■ Items listed in a dataset:

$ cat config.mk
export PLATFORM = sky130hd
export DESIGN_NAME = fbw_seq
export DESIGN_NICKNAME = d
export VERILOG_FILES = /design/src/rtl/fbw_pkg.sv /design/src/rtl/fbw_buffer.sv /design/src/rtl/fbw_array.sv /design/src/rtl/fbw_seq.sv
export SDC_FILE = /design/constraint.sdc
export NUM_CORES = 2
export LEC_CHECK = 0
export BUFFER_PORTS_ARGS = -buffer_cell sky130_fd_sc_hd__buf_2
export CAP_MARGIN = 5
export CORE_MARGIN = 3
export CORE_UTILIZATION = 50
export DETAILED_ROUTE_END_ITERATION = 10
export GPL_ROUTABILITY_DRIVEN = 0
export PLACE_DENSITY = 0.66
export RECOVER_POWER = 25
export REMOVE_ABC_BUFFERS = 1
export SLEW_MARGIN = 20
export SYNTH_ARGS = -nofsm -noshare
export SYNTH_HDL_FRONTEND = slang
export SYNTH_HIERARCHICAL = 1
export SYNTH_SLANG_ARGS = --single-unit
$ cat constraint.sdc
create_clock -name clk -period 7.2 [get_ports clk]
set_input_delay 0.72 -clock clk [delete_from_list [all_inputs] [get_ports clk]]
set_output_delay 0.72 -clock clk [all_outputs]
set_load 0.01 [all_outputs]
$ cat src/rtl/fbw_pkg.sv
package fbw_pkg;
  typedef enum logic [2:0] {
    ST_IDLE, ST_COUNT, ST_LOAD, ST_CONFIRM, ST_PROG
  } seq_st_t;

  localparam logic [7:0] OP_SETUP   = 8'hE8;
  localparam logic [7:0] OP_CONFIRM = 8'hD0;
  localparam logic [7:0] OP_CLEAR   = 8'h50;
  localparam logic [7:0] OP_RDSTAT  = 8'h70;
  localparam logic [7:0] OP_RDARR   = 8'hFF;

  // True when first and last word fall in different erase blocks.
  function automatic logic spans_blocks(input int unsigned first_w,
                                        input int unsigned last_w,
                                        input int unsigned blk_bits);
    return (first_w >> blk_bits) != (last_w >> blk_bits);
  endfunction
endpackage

...

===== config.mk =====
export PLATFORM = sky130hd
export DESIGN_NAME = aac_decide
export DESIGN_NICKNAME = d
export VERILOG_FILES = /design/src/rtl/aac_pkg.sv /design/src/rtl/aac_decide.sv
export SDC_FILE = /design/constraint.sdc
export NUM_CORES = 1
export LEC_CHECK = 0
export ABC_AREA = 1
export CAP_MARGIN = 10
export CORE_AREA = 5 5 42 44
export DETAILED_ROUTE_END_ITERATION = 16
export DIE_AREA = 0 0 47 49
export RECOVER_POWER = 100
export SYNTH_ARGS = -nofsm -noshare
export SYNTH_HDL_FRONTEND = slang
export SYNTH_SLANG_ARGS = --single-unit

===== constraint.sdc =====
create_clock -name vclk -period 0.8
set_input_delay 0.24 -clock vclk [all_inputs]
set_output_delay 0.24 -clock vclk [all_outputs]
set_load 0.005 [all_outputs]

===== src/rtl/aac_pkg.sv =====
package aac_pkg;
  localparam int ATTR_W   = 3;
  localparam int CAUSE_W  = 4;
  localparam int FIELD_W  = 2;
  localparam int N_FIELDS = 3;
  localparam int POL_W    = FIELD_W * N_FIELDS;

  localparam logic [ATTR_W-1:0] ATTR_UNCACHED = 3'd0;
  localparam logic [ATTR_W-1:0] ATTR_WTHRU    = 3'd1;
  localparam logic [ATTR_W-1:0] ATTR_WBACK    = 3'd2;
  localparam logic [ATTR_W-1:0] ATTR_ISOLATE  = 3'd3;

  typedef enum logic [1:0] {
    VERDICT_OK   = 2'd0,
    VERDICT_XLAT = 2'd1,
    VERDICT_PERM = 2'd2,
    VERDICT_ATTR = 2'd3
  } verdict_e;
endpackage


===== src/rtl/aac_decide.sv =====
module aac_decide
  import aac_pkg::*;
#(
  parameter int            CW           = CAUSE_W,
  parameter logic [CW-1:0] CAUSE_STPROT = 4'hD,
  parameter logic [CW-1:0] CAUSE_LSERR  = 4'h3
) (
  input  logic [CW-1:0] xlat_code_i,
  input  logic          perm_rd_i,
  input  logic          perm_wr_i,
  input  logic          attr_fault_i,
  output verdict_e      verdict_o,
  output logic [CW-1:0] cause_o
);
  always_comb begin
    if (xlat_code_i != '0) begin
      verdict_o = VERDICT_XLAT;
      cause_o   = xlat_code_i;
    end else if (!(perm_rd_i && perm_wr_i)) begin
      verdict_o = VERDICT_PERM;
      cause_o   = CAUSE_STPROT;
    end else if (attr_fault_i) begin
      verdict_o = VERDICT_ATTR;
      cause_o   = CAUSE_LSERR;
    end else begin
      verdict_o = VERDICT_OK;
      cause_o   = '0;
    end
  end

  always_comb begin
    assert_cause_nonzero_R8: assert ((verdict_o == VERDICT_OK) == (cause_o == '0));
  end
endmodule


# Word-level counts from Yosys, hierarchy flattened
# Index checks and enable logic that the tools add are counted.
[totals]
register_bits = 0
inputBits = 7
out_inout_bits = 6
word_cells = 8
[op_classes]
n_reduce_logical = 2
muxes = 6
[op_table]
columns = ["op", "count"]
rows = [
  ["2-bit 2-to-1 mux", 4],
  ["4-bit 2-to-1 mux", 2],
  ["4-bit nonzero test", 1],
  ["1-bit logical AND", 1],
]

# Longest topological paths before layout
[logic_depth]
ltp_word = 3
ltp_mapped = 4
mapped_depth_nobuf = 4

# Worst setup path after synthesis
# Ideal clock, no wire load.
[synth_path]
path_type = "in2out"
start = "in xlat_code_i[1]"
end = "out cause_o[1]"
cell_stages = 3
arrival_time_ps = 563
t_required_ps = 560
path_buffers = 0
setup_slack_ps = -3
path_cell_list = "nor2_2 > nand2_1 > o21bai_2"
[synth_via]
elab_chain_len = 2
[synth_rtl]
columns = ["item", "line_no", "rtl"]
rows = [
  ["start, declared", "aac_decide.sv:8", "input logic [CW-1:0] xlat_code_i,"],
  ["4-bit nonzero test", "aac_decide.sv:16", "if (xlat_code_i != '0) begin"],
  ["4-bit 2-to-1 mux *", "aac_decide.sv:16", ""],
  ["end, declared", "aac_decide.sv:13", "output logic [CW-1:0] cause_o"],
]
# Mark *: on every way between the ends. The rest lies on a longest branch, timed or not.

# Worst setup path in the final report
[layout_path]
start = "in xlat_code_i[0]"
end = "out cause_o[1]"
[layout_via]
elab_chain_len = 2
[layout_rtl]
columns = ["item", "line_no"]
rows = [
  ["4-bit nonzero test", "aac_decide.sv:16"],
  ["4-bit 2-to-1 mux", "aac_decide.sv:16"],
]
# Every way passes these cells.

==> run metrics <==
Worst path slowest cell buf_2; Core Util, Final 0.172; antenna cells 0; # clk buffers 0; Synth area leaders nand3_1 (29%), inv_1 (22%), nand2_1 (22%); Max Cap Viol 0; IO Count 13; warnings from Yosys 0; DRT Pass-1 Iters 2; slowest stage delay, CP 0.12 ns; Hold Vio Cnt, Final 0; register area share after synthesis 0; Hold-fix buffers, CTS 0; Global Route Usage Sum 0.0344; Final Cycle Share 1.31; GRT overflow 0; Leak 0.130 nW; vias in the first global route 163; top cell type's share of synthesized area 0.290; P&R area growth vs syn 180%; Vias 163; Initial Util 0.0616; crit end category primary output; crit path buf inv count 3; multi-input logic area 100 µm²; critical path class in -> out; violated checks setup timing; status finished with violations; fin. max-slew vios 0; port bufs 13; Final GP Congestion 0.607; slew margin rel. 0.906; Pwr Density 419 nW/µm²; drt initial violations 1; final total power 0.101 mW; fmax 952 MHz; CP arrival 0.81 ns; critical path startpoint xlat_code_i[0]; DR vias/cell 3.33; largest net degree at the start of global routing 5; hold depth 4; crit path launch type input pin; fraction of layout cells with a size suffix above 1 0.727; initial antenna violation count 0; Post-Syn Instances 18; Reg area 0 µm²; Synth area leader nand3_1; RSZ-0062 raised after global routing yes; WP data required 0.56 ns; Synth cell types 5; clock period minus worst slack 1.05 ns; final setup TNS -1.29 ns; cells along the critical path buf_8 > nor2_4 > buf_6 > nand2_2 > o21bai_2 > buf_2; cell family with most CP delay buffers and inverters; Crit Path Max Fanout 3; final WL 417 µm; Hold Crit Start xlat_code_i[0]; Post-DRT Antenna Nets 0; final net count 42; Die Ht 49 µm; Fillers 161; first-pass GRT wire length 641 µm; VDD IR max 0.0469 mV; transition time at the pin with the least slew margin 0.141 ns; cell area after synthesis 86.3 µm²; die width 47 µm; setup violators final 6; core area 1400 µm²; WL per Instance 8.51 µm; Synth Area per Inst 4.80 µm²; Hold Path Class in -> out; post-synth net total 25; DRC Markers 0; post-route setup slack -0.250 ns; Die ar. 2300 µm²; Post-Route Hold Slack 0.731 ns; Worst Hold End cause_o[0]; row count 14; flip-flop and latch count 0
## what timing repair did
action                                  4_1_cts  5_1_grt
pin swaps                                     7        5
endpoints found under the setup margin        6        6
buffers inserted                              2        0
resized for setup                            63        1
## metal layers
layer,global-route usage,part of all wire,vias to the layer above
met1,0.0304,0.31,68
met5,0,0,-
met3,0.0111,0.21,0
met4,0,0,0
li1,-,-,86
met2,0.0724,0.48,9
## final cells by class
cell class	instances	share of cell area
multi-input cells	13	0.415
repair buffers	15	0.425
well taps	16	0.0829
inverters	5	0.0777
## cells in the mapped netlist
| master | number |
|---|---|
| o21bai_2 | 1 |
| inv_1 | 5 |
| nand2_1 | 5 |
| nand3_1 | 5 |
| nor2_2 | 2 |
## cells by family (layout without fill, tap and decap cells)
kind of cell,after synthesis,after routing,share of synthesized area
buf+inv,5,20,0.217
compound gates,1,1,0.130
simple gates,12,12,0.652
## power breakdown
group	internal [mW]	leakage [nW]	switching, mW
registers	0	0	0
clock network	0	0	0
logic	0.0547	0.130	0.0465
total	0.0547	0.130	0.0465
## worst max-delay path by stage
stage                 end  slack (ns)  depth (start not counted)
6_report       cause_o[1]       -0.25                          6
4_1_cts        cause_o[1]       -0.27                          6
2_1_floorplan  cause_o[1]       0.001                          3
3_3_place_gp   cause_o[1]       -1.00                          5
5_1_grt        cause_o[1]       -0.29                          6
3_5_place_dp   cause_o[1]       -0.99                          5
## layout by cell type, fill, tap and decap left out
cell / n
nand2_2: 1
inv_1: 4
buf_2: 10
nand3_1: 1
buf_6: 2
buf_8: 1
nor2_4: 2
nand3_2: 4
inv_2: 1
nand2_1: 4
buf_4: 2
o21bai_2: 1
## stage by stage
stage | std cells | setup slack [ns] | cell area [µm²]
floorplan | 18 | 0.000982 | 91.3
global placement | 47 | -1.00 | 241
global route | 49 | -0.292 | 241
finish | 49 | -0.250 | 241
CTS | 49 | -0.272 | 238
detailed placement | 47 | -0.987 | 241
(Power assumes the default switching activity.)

■ REQUIREMENT: The word "unsigned" appears in some lines of the data. Copy every one of those lines.

■ RESPONSE TO THE TASK:
  function automatic logic spans_blocks(input int unsigned first_w,
                                        input int unsigned last_w,
                                        input int unsigned blk_bits);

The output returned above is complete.